To make it simple - well simpler! - lets use a single entry from each table to understand how we might tackle the whole data set.

Manual inspection tells me that all three tables have a publication entitled, Lipid droplets in steatotic liver disease with a DOI of 10.1097/MCO.0000000000000993.

Using filter I extract the corresponding row from each table to inspect them.

# Pure title variable is `Title of the contribution in original language-5`
pure_lipid <- pure_dat |> 
  filter(`Title of the contribution in original language-5` == 
           "Lipid droplets in steatotic liver disease") 
#  Scopus title variable is Title
scopus_lipid <- scopus_dat |> 
  filter(Title == "Lipid droplets in steatotic liver disease")
# WoS title variable is TI
wos_lipid <- wos_dat |> 
  filter(TI == "Lipid droplets in steatotic liver disease")

# Print number of rows and columns with dim_desc()
dim_desc(pure_lipid)
[1] "[1 x 21]"
dim_desc(scopus_lipid)
[1] "[1 x 20]"
dim_desc(wos_lipid)
[1] "[1 x 71]"

7.3.1 Joining the small table

We have a choice about whether to join the tables first or deal with the problem of having multiple values in the Affiliation and C1 cells first?

Let’s do the joins first.

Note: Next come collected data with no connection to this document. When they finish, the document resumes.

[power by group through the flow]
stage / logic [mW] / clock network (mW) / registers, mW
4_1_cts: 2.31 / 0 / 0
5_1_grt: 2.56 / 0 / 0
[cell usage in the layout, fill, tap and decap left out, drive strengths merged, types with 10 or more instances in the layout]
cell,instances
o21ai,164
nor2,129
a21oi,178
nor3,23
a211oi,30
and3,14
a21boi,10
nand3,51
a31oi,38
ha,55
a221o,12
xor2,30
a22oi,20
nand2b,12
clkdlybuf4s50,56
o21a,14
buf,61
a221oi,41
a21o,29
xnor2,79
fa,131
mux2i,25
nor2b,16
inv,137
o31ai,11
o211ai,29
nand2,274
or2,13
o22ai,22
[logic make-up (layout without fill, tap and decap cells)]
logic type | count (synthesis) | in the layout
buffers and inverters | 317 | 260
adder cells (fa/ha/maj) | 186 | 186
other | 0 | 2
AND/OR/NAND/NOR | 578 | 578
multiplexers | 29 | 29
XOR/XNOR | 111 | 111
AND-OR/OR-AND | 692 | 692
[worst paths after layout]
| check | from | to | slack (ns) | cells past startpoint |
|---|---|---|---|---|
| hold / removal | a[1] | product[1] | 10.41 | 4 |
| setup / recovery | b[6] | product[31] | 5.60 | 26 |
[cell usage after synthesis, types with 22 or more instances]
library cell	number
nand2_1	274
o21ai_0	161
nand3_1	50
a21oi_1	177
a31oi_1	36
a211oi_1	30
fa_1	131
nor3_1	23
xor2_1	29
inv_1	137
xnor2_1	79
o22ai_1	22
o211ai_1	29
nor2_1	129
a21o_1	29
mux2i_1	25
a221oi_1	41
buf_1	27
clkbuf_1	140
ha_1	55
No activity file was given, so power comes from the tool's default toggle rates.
==> flow/design.v <==
module keytr (
				key,
				key1,
				ON,
				clock,
				KEYON,
				counter	
			 );
input	           key;
input            key1;
input	         clock;
output	            ON;
output           KEYON;
output  [9:0]  counter;
reg     [9:0]  counter;
reg [3:0] sw;
reg flag,D1,D2;
reg [15:0] delay;
always@(negedge clock)
begin
  if (flag)
     sw<={key,sw[3:1]};
end
assign falling_edge = (sw==4'b0011)?1'b1:1'b0;
always@(posedge clock,negedge key1)
begin
  if (!key1)
     flag<=1'b1;
  else if (delay==15'd4096) 
     flag<=1'b1;
  else if (falling_edge)
     flag<=1'b0;
end
always@(posedge clock)
begin
  if (!key)
     delay<=delay+1;
  else
     delay<=15'd0;
end
always@(negedge clock)
begin
  D1<=flag;
  D2<=D1;
end
assign KEYON = (D1 | !D2);
endmodule
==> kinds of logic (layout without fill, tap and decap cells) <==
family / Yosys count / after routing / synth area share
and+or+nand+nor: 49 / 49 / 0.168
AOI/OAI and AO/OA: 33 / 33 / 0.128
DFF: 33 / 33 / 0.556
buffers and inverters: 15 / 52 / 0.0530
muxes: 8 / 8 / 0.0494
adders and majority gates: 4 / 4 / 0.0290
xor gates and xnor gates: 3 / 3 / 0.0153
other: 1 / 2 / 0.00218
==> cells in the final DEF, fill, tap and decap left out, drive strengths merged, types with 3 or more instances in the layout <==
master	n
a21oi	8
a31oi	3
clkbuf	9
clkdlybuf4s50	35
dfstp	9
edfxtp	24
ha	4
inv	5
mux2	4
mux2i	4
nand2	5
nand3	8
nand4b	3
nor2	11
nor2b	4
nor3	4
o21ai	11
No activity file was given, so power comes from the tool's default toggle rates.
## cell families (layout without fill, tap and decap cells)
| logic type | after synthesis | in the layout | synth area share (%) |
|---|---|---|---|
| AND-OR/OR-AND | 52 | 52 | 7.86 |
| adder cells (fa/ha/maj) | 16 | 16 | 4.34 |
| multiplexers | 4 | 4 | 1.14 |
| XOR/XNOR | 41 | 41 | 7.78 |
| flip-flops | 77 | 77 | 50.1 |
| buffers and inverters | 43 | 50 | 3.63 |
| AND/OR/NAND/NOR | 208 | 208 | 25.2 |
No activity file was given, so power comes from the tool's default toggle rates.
## flow/config.mk

```make
export PLATFORM = sky130hd
export DESIGN_NAME = COUNTER_TOP
export DESIGN_NICKNAME = COUNTER_TOP
export VERILOG_FILES = /design/flow/design.v
export SDC_FILE = /design/flow/constraint.sdc
export NUM_CORES = 4
export LEC_CHECK = 1
export CORE_AREA = 10 10 77 77
export DIE_AREA = 0 0 87 87
```

## flow/constraint.sdc

```tcl
current_design COUNTER_TOP

set clk_period 1.0
set clk_io_pct 0.2

create_clock -name clk0 -period $clk_period [get_ports {CLK}]

set non_clock_inputs [all_inputs -no_clocks]
set_input_delay [expr $clk_period * $clk_io_pct] -clock clk0 $non_clock_inputs
set_output_delay [expr $clk_period * $clk_io_pct] -clock clk0 [all_outputs]
```

## flow/design.v

```verilog
`timescale 1ns / 1ps
module COUNTER_AASD(CLK, RESET_BTN, OUT);
    input CLK, RESET_BTN;
    output reg OUT;
    reg RESET_BTN1;
    always @(posedge CLK or negedge RESET_BTN)
        if (!RESET_BTN) begin  
            RESET_BTN1 <= 1'b0;
            OUT <= 1'b0;
        end else begin
            RESET_BTN1 <= 1'b1;
            OUT <= RESET_BTN1;
        end         
endmodule
`timescale 1ns / 1ps
module COUNTER_TOP (CLK, RESET, ENA, LOAD, DATA, COUNT);
    input CLK, RESET, ENA, LOAD;
    input wire [7:0] DATA;
    output wire [7:0] COUNT;
    wire w_RESET;
    COUNTER_UP      COUNTER1 (.CLK(CLK), .RESET(w_RESET), .ENA(ENA), .LOAD(LOAD), .DATA(DATA), .COUNT(COUNT));
    COUNTER_AASD    COUNTER2 (.CLK(CLK), .RESET_BTN(RESET), .OUT(w_RESET));
endmodule
`timescale 1ns / 1ps
module COUNTER_UP (CLK, RESET, ENA, LOAD, DATA, COUNT);
    input CLK, RESET, ENA, LOAD;
    input wire [7:0] DATA;
    output reg [7:0] COUNT;
always @(posedge CLK or negedge RESET) begin
    if (!RESET)   
        COUNT <= 0;
    else if (!ENA)  
        COUNT <= COUNT;  
    else if (ENA == 1) begin
        if (LOAD == 1) begin
            COUNT <= DATA;
        end
    else if (COUNT >= 2**(8))
        COUNT <= 0;
    else
        COUNT <= COUNT + 1;
    end
end
endmodule
```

This is an easier problem, but also as joining also filters, it reduces the number of rows and therefore when it comes to the full data, it reduces the amount of departments we need to tidy.

We’ll use our single row pure_lipid object to perform filtering joins on the full scopus_dat and wos_dat data using left_join() as per Section 6.3.

As the variables for title and DOI have different names we have to explicitly tell the join function how to map these variables using by and passing character vectors stating the mapping as below. I’m using two pipes and doing both joins prior to assigning a new object lipid_join.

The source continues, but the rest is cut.